Last summer Rufe said I was so clever for my age (he said) that I ought to be in the city (I like this kind of advice) at a good school; so father and mother decided to move to the city and take Mammy Lou and spend the winter and all the other winters until I could get educated and live in a flat. So we went, me writing much sorry poetry about leaving my old home. The older I get the more I think of poetry and I reckon by the time I'm engaged I'll be crazy about it!

Our leaving was very sad, poor little Lares and Penates crying so hard at the depot where they went to tell Mammy Lou good-by that a drummer who was traveling with a kind heart gave them a quarter apiece to hush.

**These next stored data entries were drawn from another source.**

`src/rtl/uart_rx_pkg.sv`:
```
// Shared UART constants: oversampling factor and default frame shape.
// Also imported by the transmitter and the top-level baud generator instantiation.
package uart_rx_pkg;

  localparam int OVERSAMPLE  = 16;
  localparam int DEF_DBIT    = 8;
  localparam int DEF_SB_TICK = 16;

  // Counter width for an index over n items, never narrower than one bit.
  function automatic int cnt_width(input int n);
    return (n > 1) ? $clog2(n) : 1;
  endfunction

endpackage

```
`src/rtl/uart_rx_sync_2ff.sv`:
```
// 1-bit two-flop synchronizer with a configurable reset value; 2-cycle latency.
// No flow control: the output follows the input two clocks later.
module sync_2ff #(
  parameter logic RST_VAL = 1'b1
) (
  input  logic clk,
  input  logic reset,
  input  logic d,
  output logic q
);

  logic meta;

  always_ff @(posedge clk) begin
    if (reset) begin
      meta <= RST_VAL;
      q    <= RST_VAL;
    end else begin
      meta <= d;
      q    <= meta;
    end
  end

endmodule

```
`src/rtl/uart_rx.sv`:
```
// 16x-oversampled UART receiver; done pulse one clock after the mid-stop-bit sample.
// No backpressure: each frame overwrites o_dout/o_frame_err when it completes.
module uart_rx
  import uart_rx_pkg::*;
#(
  parameter int DBIT    = DEF_DBIT,
  parameter int SB_TICK = DEF_SB_TICK
) (
  input  logic            i_clk,
  input  logic            i_reset,
  input  logic            i_rx,
  input  logic            i_s_tick,
  output logic            o_rx_done_tick,
  output logic [DBIT-1:0] o_dout,
  output logic            o_frame_err,
  output logic            o_busy
);

  localparam int NW = cnt_width(DBIT);
  // The stop period may exceed one oversampling window, which needs a wider counter.
  localparam int SW = (SB_TICK > OVERSAMPLE) ? 5 : 4;

  localparam logic [SW-1:0] S_MID  = SW'(OVERSAMPLE / 2 - 1);
  localparam logic [SW-1:0] S_LAST = SW'(OVERSAMPLE - 1);
  localparam logic [SW-1:0] S_STOP = SW'(SB_TICK - 1);
  localparam logic [SW-1:0] S_ONE  = SW'(1);
  localparam logic [NW-1:0] N_LAST = NW'(DBIT - 1);
  localparam logic [NW-1:0] N_ONE  = NW'(1);

  typedef enum logic [1:0] {
    IDLE  = 2'd0,
    START = 2'd1,
    DATA  = 2'd2,
    STOP  = 2'd3
  } state_t;

  state_t          state, state_nx;
  logic [SW-1:0]   s, s_nx;
  logic [NW-1:0]   n, n_nx;
  logic [DBIT-1:0] b, b_nx;
  logic            rx_s;
  logic            done_nx;

  sync_2ff #(
    .RST_VAL (1'b1)
  ) u_sync (
    .clk   (i_clk),
    .reset (i_reset),
    .d     (i_rx),
    .q     (rx_s)
  );

  always_ff @(posedge i_clk) begin
    if (i_reset) begin
      state          <= IDLE;
      s              <= '0;
      n              <= '0;
      b              <= '0;
      o_rx_done_tick <= 1'b0;
      o_dout         <= '0;
      o_frame_err    <= 1'b0;
    end else begin
      state          <= state_nx;
      s              <= s_nx;
      n              <= n_nx;
      b              <= b_nx;
      o_rx_done_tick <= done_nx;
      // Result registers update only on the completing edge and hold otherwise.
      if (done_nx) begin
        o_dout      <= b;
        o_frame_err <= ~rx_s;
      end
    end
  end

  always_comb begin
    state_nx = state;
    s_nx     = s;
    n_nx     = n;
    b_nx     = b;
    done_nx  = 1'b0;

    unique case (state)
      IDLE: begin
        // The start edge is taken without waiting for a tick to keep alignment tight.
        if (!rx_s) begin
          state_nx = START;
          s_nx     = '0;
        end
      end

      START: begin
        if (i_s_tick) begin
          if (s == S_MID) begin
            if (!rx_s) begin
              state_nx = DATA;
              s_nx     = '0;
              n_nx     = '0;
            end else begin
              state_nx = IDLE;
            end
          end else begin
            s_nx = s + S_ONE;
          end
        end
      end

      DATA: begin
        if (i_s_tick) begin
          if (s == S_LAST) begin
            s_nx = '0;
            b_nx = {rx_s, b[DBIT-1:1]};
            if (n == N_LAST) begin
              state_nx = STOP;
            end else begin
              n_nx = n + N_ONE;
            end
          end else begin
            s_nx = s + S_ONE;
          end
        end
      end

      STOP: begin
        if (i_s_tick) begin
          if (s == S_STOP) begin
            state_nx = IDLE;
            done_nx  = 1'b1;
          end else begin
            s_nx = s + S_ONE;
          end
        end
      end

      default: state_nx = IDLE;
    endcase
  end

  assign o_busy = (state != IDLE);

endmodule

```
`config.mk`:
```
export PLATFORM = sky130hd
export DESIGN_NAME = uart_rx
export DESIGN_NICKNAME = d
export VERILOG_FILES = /design/src/rtl/uart_rx_pkg.sv /design/src/rtl/uart_rx_sync_2ff.sv /design/src/rtl/uart_rx.sv
export SDC_FILE = /design/constraint.sdc
export NUM_CORES = 1
export LEC_CHECK = 0
export ABC_AREA = 1
export CAP_MARGIN = 20
export CELL_PAD_IN_SITES_DETAIL_PLACEMENT = 1
export CELL_PAD_IN_SITES_GLOBAL_PLACEMENT = 2
export CORE_UTILIZATION = 31
export DETAILED_ROUTE_END_ITERATION = 16
export PLACE_DENSITY_LB_ADDON = 0.25
export SLEW_MARGIN = 10
export SYNTH_ARGS = -nofsm -noshare
export SYNTH_HDL_FRONTEND = slang
export SYNTH_SLANG_ARGS = --single-unit
```
`constraint.sdc`:
```
create_clock -name i_clk -period 1.7 [get_ports i_clk]
set_input_delay 0.34 -clock i_clk [delete_from_list [all_inputs] [get_ports i_clk]]
set_output_delay 0.34 -clock i_clk [all_outputs]
set_load 0.05 [all_outputs]
```
==> results of run 1 <==
metal layers:
layer | share of wire | up-vias | routed length [um]
met5 | 0 | - | 0
met4 | 0.011 | 0 | 34
met3 | 0.026 | 4 | 82
met2 | 0.49 | 11 | 1510
met1 | 0.47 | 543 | 1470
li1 | - | 601 | -
path summary, 6_finish.rpt:
path                                  end  depth (start not counted)  slack (ns)   startpoint
worst max-delay path            o_dout[7]                          8        0.15         s[0]
worst min-delay path             u_sync.q                          1        0.41  u_sync.meta
worst min register to register   u_sync.q                          1        0.41  u_sync.meta
worst max register to register  o_dout[7]                          8        0.15         s[0]
sequential cells by signal, indices dropped and copies added, names as in the netlist, named ones only:
signal	flops
u_sync.q	1
u_sync.meta	1
b	8
n	3
o_frame_err	1
o_rx_done_tick	1
o_dout	8
s	4
state	1
critical path: stages, from the launching register on:
cell and delay [ns]:
dfxtp_1 0.38, ha_1 0.29, nand2_2 0.09, nor2_4 0.12, nand2_2 0.09, nor2_4 0.10
buf_4 0.20, o21ai_1 0.07, nor2_1 0.12
area by class of cell:
type	instances	area, um^2
fill	513	2480
multi-input combinational	129	654
sequential	29	581
timing repair buffer	16	140
clock buffer	6	72.6
tap	50	62.6
inverter	15	56.3
clock inverter	2	10.0
power groups by stage:
stage | sequential (mW) | combinational [mW] | clock, mW
2_1_floorplan | 0.721 | 0.176 | 0
3_3_place_gp | 0.743 | 0.214 | 0
3_5_place_dp | 0.744 | 0.218 | 0
4_1_cts | 0.729 | 0.219 | 0.562
5_1_grt | 0.732 | 0.244 | 0.595
6_report | 0.728 | 0.216 | 0.542
cell usage after synthesis, types with 2 or more instances:
cell | number | area share
nand2_2 | 5 | 0.024
nor2_1 | 43 | 0.12
inv_2 | 4 | 0.011
o21ai_0 | 8 | 0.030
inv_1 | 11 | 0.031
nand3b_1 | 2 | 0.011
or2_2 | 2 | 0.0094
a21oi_2 | 2 | 0.013
nand3_1 | 10 | 0.038
a21oi_1 | 8 | 0.030
nor2_4 | 5 | 0.042
o21ai_1 | 8 | 0.030
dfxtp_1 | 29 | 0.44
ha_1 | 3 | 0.028
nand2_1 | 27 | 0.076
buf_4 | 2 | 0.011
metrics by stage:
stage / power, mW / setup slack (ns)
floorplan: 0.897 / 0.337
global placement: 0.956 / 0.0478
detailed placement: 0.963 / -0.0457
CTS: 1.51 / 0.123
global route: 1.57 / 0.00228
finish: 1.49 / 0.151
kinds of logic (layout without fill, tap and decap cells):
group                      Yosys count  after routing  synth area share
buffers and inverters               20             39            0.0689
AOI/OAI and AO/OA                   27             27             0.110
xor gates and xnor gates             1              1           0.00660
and+or+nand+nor                     98             98             0.348
DFF                                 29             29             0.438
adders and majority gates            3              3            0.0283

I never admired the name of flat from the first and when we started to rent one I admired it less than ever. It consists of a very large house, divided up, and no place to kill a chicken. There is also no place to warm your feet, nor to pop corn. In fact, there are more places where you can't do things than where you can. Rufe took us to every one in town nearly, and mammy paid particular attention to how the kitchens were fixed and asked what became of the potato peelings with no pigs to eat them up. Finally, after everything had been explained to her, she spoke up in the midst of a lady's flat with tears in her eyes and said:

"Mis' Mary, le's go back to the country whar slop is called slop; up here it's 'gawbage!'"

Father and mother were both delighted that going back had been mentioned without either one of them saying it first, for both of their feet were sore from looking for flats; and they like to have fallen over each other in agreeing with mammy.

"God never intended for human beings to live in flats," father said, after the elevator had put us down on dry land once more, drawing a deep breath.

"Nor in cities either," Rufe agreed, with a far-away look in his eyes, like he might be thinking of the chestnut hunts and black haws of his boyhood.

That night they said well, they had found out they couldn't live in the city, and they weren't going to be separated from me, and I had to be educated; so Rufe then told them that a governess was the next best thing. This sounded so much like a young girl in a book that at first I was delighted. A governess is a very clean person that always expects you to be the same. Only in books they are usually drab-colored young ladies without any nice clothes or parents, but the son of the family falls in love with them, much to their surprise, and they lose their job. Then the son gets sent away to India with his regiment, where he hopes he can meet sweet death through a bullet hole. This is the way they are in books.

Mine, though, is not anything like that, being very pretty and pink, and with a regular father and mother like other folks have. But there is a great mystery connected with her. Don't anybody but me know about it, and I don't know all about it. From the very first she seemed to have something on her mind; this is very unusual for a young girl, so I tried to find out what the cause of it was. One day at the dinner table when she had been here about two weeks father remarked that I was learning faster from her than I ever had, and he hoped that she would stay here with us until I was finished being educated and not be wanting to get married, like most young ladies. Miss Wilburn, instead of laughing as one would expect, turned red in the face (her first name is Louise) and said something that sounded like "Oh no!"

Mammy, who was in the room at the time, spoke up as she usually does and said well, there must be something wrong with her if she didn't want to marry, as all right-minded women married once and extra smart ones married as often as there was any occasion to! Instead of smiling Miss Wilburn looked more painful than ever; so mammy, who thinks enough of her to even do up her shirtwaists, changed the subject.